==> src/rtl/soc_cfg_pkg.sv <==
// Subsystem configuration shared by the address decoder and the debug request gate
package soc_cfg_pkg;

  // --------------------------------------------------------------------------
  // Bus
  // --------------------------------------------------------------------------
  // Width of a bus address
  localparam int unsigned AddrWidth = 64;

  // --------------------------------------------------------------------------
  // Harts and debug
  // --------------------------------------------------------------------------
  // Harts that can receive a debug request
  localparam int unsigned NumHarts = 2;

  // Boot code gets this many cycles before a debug request can reach a hart,
  // so the first-stage loader can set up a0/a1 undisturbed
  localparam int unsigned DmiDelCycles = 500;

  // Hold-off counter must represent DmiDelCycles itself
  localparam int unsigned DelCntWidth = $clog2(DmiDelCycles + 1);

  // Counter value loaded while in reset
  localparam logic [DelCntWidth-1:0] DelCntInit = DmiDelCycles[DelCntWidth-1:0];

endpackage
==> src/rtl/soc_map_pkg.sv <==
// Crossbar address map: port indices, region windows and the rule table
package soc_map_pkg;

  // --------------------------------------------------------------------------
  // Target ports
  // --------------------------------------------------------------------------
  localparam int unsigned NumPorts     = 7;
  localparam int unsigned PortIdxWidth = $clog2(NumPorts);

  localparam logic [PortIdxWidth-1:0] PortDebug = 3'd0;
  localparam logic [PortIdxWidth-1:0] PortRom   = 3'd1;
  localparam logic [PortIdxWidth-1:0] PortClint = 3'd2;
  localparam logic [PortIdxWidth-1:0] PortPlic  = 3'd3;
  localparam logic [PortIdxWidth-1:0] PortL2spm = 3'd4;
  localparam logic [PortIdxWidth-1:0] PortApb   = 3'd5;
  localparam logic [PortIdxWidth-1:0] PortHyaxi = 3'd6;

  // One rule per port, plus the LLC scratchpad alias onto HyperBus
  localparam int unsigned NumRules = NumPorts + 1;

  // --------------------------------------------------------------------------
  // Region bases
  // --------------------------------------------------------------------------
  localparam logic [soc_cfg_pkg::AddrWidth-1:0] DebugBase  = 64'h0000_0000_0000_0000;
  localparam logic [soc_cfg_pkg::AddrWidth-1:0] RomBase    = 64'h0000_0000_0001_0000;
  localparam logic [soc_cfg_pkg::AddrWidth-1:0] ClintBase  = 64'h0000_0000_0200_0000;
  localparam logic [soc_cfg_pkg::AddrWidth-1:0] PlicBase   = 64'h0000_0000_0C00_0000;
  localparam logic [soc_cfg_pkg::AddrWidth-1:0] ApbBase    = 64'h0000_0000_1A10_0000;
  localparam logic [soc_cfg_pkg::AddrWidth-1:0] L2spmBase  = 64'h0000_0000_1C00_0000;
  localparam logic [soc_cfg_pkg::AddrWidth-1:0] LlcspmBase = 64'h0000_0000_7000_0000;
  localparam logic [soc_cfg_pkg::AddrWidth-1:0] HyaxiBase  = 64'h0000_0000_8000_0000;

  // --------------------------------------------------------------------------
  // Region lengths
  // --------------------------------------------------------------------------
  localparam logic [soc_cfg_pkg::AddrWidth-1:0] DebugLength  = 64'h0000_1000;
  localparam logic [soc_cfg_pkg::AddrWidth-1:0] RomLength    = 64'h0001_0000;
  localparam logic [soc_cfg_pkg::AddrWidth-1:0] ClintLength  = 64'h000C_0000;
  localparam logic [soc_cfg_pkg::AddrWidth-1:0] PlicLength   = 64'h0400_0000;
  localparam logic [soc_cfg_pkg::AddrWidth-1:0] ApbLength    = 64'h0010_0000;
  localparam logic [soc_cfg_pkg::AddrWidth-1:0] L2spmLength  = 64'h0008_0000;
  localparam logic [soc_cfg_pkg::AddrWidth-1:0] LlcspmLength = 64'h0002_0000;
  localparam logic [soc_cfg_pkg::AddrWidth-1:0] HyaxiLength  = 64'h4000_0000;

  // --------------------------------------------------------------------------
  // Rule table, windows are [start, end)
  // --------------------------------------------------------------------------
  localparam logic [soc_cfg_pkg::AddrWidth-1:0] RuleStart [NumRules] = '{
    DebugBase, RomBase, ClintBase, PlicBase,
    L2spmBase, ApbBase, HyaxiBase, LlcspmBase
  };

  localparam logic [soc_cfg_pkg::AddrWidth-1:0] RuleEnd [NumRules] = '{
    DebugBase + DebugLength, RomBase + RomLength,
    ClintBase + ClintLength, PlicBase + PlicLength,
    L2spmBase + L2spmLength, ApbBase + ApbLength,
    HyaxiBase + HyaxiLength, LlcspmBase + LlcspmLength
  };

  // Last rule is the scratchpad alias, it shares the HyperBus port
  localparam logic [PortIdxWidth-1:0] RulePort [NumRules] = '{
    PortDebug, PortRom, PortClint, PortPlic,
    PortL2spm, PortApb, PortHyaxi, PortHyaxi
  };

endpackage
·····
> [BRIEF]: The lines above from the one containing "localparam logic [PortIdxWidth-1:0] PortClint" through the one containing "localparam logic [soc_cfg_pkg::AddrWidth-1:0] ClintLength" are to be set down exactly, and no others.

> [SOLVED PROBLEM]:
  localparam logic [PortIdxWidth-1:0] PortClint = 3'd2;
  localparam logic [PortIdxWidth-1:0] PortPlic  = 3'd3;
  localparam logic [PortIdxWidth-1:0] PortL2spm = 3'd4;
  localparam logic [PortIdxWidth-1:0] PortApb   = 3'd5;
  localparam logic [PortIdxWidth-1:0] PortHyaxi = 3'd6;

  // One rule per port, plus the LLC scratchpad alias onto HyperBus
  localparam int unsigned NumRules = NumPorts + 1;

  // --------------------------------------------------------------------------
  // Region bases
  // --------------------------------------------------------------------------
  localparam logic [soc_cfg_pkg::AddrWidth-1:0] DebugBase  = 64'h0000_0000_0000_0000;
  localparam logic [soc_cfg_pkg::AddrWidth-1:0] RomBase    = 64'h0000_0000_0001_0000;
  localparam logic [soc_cfg_pkg::AddrWidth-1:0] ClintBase  = 64'h0000_0000_0200_0000;
  localparam logic [soc_cfg_pkg::AddrWidth-1:0] PlicBase   = 64'h0000_0000_0C00_0000;
  localparam logic [soc_cfg_pkg::AddrWidth-1:0] ApbBase    = 64'h0000_0000_1A10_0000;
  localparam logic [soc_cfg_pkg::AddrWidth-1:0] L2spmBase  = 64'h0000_0000_1C00_0000;
  localparam logic [soc_cfg_pkg::AddrWidth-1:0] LlcspmBase = 64'h0000_0000_7000_0000;
  localparam logic [soc_cfg_pkg::AddrWidth-1:0] HyaxiBase  = 64'h0000_0000_8000_0000;

  // --------------------------------------------------------------------------
  // Region lengths
  // --------------------------------------------------------------------------
  localparam logic [soc_cfg_pkg::AddrWidth-1:0] DebugLength  = 64'h0000_1000;
  localparam logic [soc_cfg_pkg::AddrWidth-1:0] RomLength    = 64'h0001_0000;
  localparam logic [soc_cfg_pkg::AddrWidth-1:0] ClintLength  = 64'h000C_0000;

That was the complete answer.